**TASK:**
In your answer, copy every entry that follows exactly.

== DATA FOR REVIEW ==

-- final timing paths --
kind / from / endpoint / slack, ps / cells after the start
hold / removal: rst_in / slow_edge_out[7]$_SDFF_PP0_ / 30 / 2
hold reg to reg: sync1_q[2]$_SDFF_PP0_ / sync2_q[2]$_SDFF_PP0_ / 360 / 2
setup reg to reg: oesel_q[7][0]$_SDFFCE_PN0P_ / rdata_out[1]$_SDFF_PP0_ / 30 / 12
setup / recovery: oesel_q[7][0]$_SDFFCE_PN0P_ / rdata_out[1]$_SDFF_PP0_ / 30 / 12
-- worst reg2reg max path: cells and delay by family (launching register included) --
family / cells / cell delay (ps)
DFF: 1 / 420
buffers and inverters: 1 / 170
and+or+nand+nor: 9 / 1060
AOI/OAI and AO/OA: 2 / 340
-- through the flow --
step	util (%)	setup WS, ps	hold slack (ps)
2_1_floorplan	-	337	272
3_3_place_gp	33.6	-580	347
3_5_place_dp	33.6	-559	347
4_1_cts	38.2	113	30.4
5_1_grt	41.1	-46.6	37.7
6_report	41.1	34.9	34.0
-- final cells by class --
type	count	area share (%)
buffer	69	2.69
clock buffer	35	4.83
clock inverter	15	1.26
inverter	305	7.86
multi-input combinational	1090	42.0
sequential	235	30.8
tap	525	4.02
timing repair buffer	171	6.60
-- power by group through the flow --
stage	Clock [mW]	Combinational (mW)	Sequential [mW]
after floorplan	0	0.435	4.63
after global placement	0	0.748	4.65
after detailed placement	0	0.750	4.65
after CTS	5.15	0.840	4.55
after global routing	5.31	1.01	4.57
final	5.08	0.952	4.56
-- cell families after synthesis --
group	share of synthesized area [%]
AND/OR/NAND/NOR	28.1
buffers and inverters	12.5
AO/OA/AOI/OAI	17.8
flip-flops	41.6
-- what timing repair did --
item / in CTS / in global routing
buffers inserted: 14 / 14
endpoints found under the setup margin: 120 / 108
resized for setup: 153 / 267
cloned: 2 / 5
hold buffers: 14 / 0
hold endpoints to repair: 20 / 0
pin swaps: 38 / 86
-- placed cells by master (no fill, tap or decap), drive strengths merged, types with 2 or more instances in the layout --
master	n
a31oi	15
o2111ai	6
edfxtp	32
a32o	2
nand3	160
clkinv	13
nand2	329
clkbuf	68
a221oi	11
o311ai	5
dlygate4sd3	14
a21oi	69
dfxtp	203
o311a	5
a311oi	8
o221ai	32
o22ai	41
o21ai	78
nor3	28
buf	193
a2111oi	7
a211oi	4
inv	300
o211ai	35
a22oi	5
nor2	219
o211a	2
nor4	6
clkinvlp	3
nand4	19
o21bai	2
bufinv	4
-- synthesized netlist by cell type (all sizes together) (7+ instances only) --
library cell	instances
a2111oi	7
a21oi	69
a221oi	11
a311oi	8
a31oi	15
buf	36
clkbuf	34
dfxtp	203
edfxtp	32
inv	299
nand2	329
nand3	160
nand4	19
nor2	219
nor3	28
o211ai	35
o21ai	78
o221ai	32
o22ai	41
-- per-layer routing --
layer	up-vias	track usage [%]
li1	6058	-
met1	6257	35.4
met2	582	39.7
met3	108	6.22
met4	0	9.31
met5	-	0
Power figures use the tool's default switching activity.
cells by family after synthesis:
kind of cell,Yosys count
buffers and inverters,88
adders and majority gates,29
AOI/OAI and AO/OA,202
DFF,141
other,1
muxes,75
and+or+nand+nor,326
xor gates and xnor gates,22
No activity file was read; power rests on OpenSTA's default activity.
<file path="config.mk">
export PLATFORM = sky130hd
export DESIGN_NAME = vfd_ctrl
export DESIGN_NICKNAME = d
export VERILOG_FILES = /design/src/vfd_pkg.sv /design/src/vfd_fifo.sv /design/src/vfd_ctrl.sv
export SDC_FILE = /design/constraint.sdc
export NUM_CORES = 1
export LEC_CHECK = 0
export BUFFER_PORTS_ARGS = -buffer_cell sky130_fd_sc_hd__buf_2
export CAP_MARGIN = 30
export CORE_MARGIN = 4
export CORE_UTILIZATION = 61
export CTS_CLUSTER_SIZE = 14
export DETAILED_ROUTE_END_ITERATION = 8
export GPL_TIMING_DRIVEN = 0
export PLACE_DENSITY = 0.88
export SETUP_SLACK_MARGIN = 0.02
export SLEW_MARGIN = 10
export SYNTH_ARGS = -nofsm -noshare
export SYNTH_HDL_FRONTEND = slang
export SYNTH_SLANG_ARGS = --single-unit
</file>
<file path="constraint.sdc">
create_clock -name sys_clk -period 5.69 [get_ports sys_clk]
set_input_delay 1.138 -clock sys_clk [delete_from_list [all_inputs] [get_ports sys_clk]]
set_output_delay 1.138 -clock sys_clk [all_outputs]
set_load 0.02 [all_outputs]
</file>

===

**EXERCISE SOLUTION:**
-- final timing paths --
kind / from / endpoint / slack, ps / cells after the start
hold / removal: rst_in / slow_edge_out[7]$_SDFF_PP0_ / 30 / 2
hold reg to reg: sync1_q[2]$_SDFF_PP0_ / sync2_q[2]$_SDFF_PP0_ / 360 / 2
setup reg to reg: oesel_q[7][0]$_SDFFCE_PN0P_ / rdata_out[1]$_SDFF_PP0_ / 30 / 12
setup / recovery: oesel_q[7][0]$_SDFFCE_PN0P_ / rdata_out[1]$_SDFF_PP0_ / 30 / 12
-- worst reg2reg max path: cells and delay by family (launching register included) --
family / cells / cell delay (ps)
DFF: 1 / 420
buffers and inverters: 1 / 170
and+or+nand+nor: 9 / 1060
AOI/OAI and AO/OA: 2 / 340
-- through the flow --
step	util (%)	setup WS, ps	hold slack (ps)
2_1_floorplan	-	337	272
3_3_place_gp	33.6	-580	347
3_5_place_dp	33.6	-559	347
4_1_cts	38.2	113	30.4
5_1_grt	41.1	-46.6	37.7
6_report	41.1	34.9	34.0
-- final cells by class --
type	count	area share (%)
buffer	69	2.69
clock buffer	35	4.83
clock inverter	15	1.26
inverter	305	7.86
multi-input combinational	1090	42.0
sequential	235	30.8
tap	525	4.02
timing repair buffer	171	6.60
-- power by group through the flow --
stage	Clock [mW]	Combinational (mW)	Sequential [mW]
after floorplan	0	0.435	4.63
after global placement	0	0.748	4.65
after detailed placement	0	0.750	4.65
after CTS	5.15	0.840	4.55
after global routing	5.31	1.01	4.57
final	5.08	0.952	4.56
-- cell families after synthesis --
group	share of synthesized area [%]
AND/OR/NAND/NOR	28.1
buffers and inverters	12.5
AO/OA/AOI/OAI	17.8
flip-flops	41.6
-- what timing repair did --
item / in CTS / in global routing
buffers inserted: 14 / 14
endpoints found under the setup margin: 120 / 108
resized for setup: 153 / 267
cloned: 2 / 5
hold buffers: 14 / 0
hold endpoints to repair: 20 / 0
pin swaps: 38 / 86
-- placed cells by master (no fill, tap or decap), drive strengths merged, types with 2 or more instances in the layout --
master	n
a31oi	15
o2111ai	6
edfxtp	32
a32o	2
nand3	160
clkinv	13
nand2	329
clkbuf	68
a221oi	11
o311ai	5
dlygate4sd3	14
a21oi	69
dfxtp	203
o311a	5
a311oi	8
o221ai	32
o22ai	41
o21ai	78
nor3	28
buf	193
a2111oi	7
a211oi	4
inv	300
o211ai	35
a22oi	5
nor2	219
o211a	2
nor4	6
clkinvlp	3
nand4	19
o21bai	2
bufinv	4
-- synthesized netlist by cell type (all sizes together) (7+ instances only) --
library cell	instances
a2111oi	7
a21oi	69
a221oi	11
a311oi	8
a31oi	15
buf	36
clkbuf	34
dfxtp	203
edfxtp	32
inv	299
nand2	329
nand3	160
nand4	19
nor2	219
nor3	28
o211ai	35
o21ai	78
o221ai	32
o22ai	41
-- per-layer routing --
layer	up-vias	track usage [%]
li1	6058	-
met1	6257	35.4
met2	582	39.7
met3	108	6.22
met4	0	9.31
met5	-	0
Power figures use the tool's default switching activity.
cells by family after synthesis:
kind of cell,Yosys count
buffers and inverters,88
adders and majority gates,29
AOI/OAI and AO/OA,202
DFF,141
other,1
muxes,75
and+or+nand+nor,326
xor gates and xnor gates,22
No activity file was read; power rests on OpenSTA's default activity.
<file path="config.mk">
export PLATFORM = sky130hd
export DESIGN_NAME = vfd_ctrl
export DESIGN_NICKNAME = d
export VERILOG_FILES = /design/src/vfd_pkg.sv /design/src/vfd_fifo.sv /design/src/vfd_ctrl.sv
export SDC_FILE = /design/constraint.sdc
export NUM_CORES = 1
export LEC_CHECK = 0
export BUFFER_PORTS_ARGS = -buffer_cell sky130_fd_sc_hd__buf_2
export CAP_MARGIN = 30
export CORE_MARGIN = 4
export CORE_UTILIZATION = 61
export CTS_CLUSTER_SIZE = 14
export DETAILED_ROUTE_END_ITERATION = 8
export GPL_TIMING_DRIVEN = 0
export PLACE_DENSITY = 0.88
export SETUP_SLACK_MARGIN = 0.02
export SLEW_MARGIN = 10
export SYNTH_ARGS = -nofsm -noshare
export SYNTH_HDL_FRONTEND = slang
export SYNTH_SLANG_ARGS = --single-unit
</file>
<file path="constraint.sdc">
create_clock -name sys_clk -period 5.69 [get_ports sys_clk]
set_input_delay 1.138 -clock sys_clk [delete_from_list [all_inputs] [get_ports sys_clk]]
set_output_delay 1.138 -clock sys_clk [all_outputs]
set_load 0.02 [all_outputs]
</file>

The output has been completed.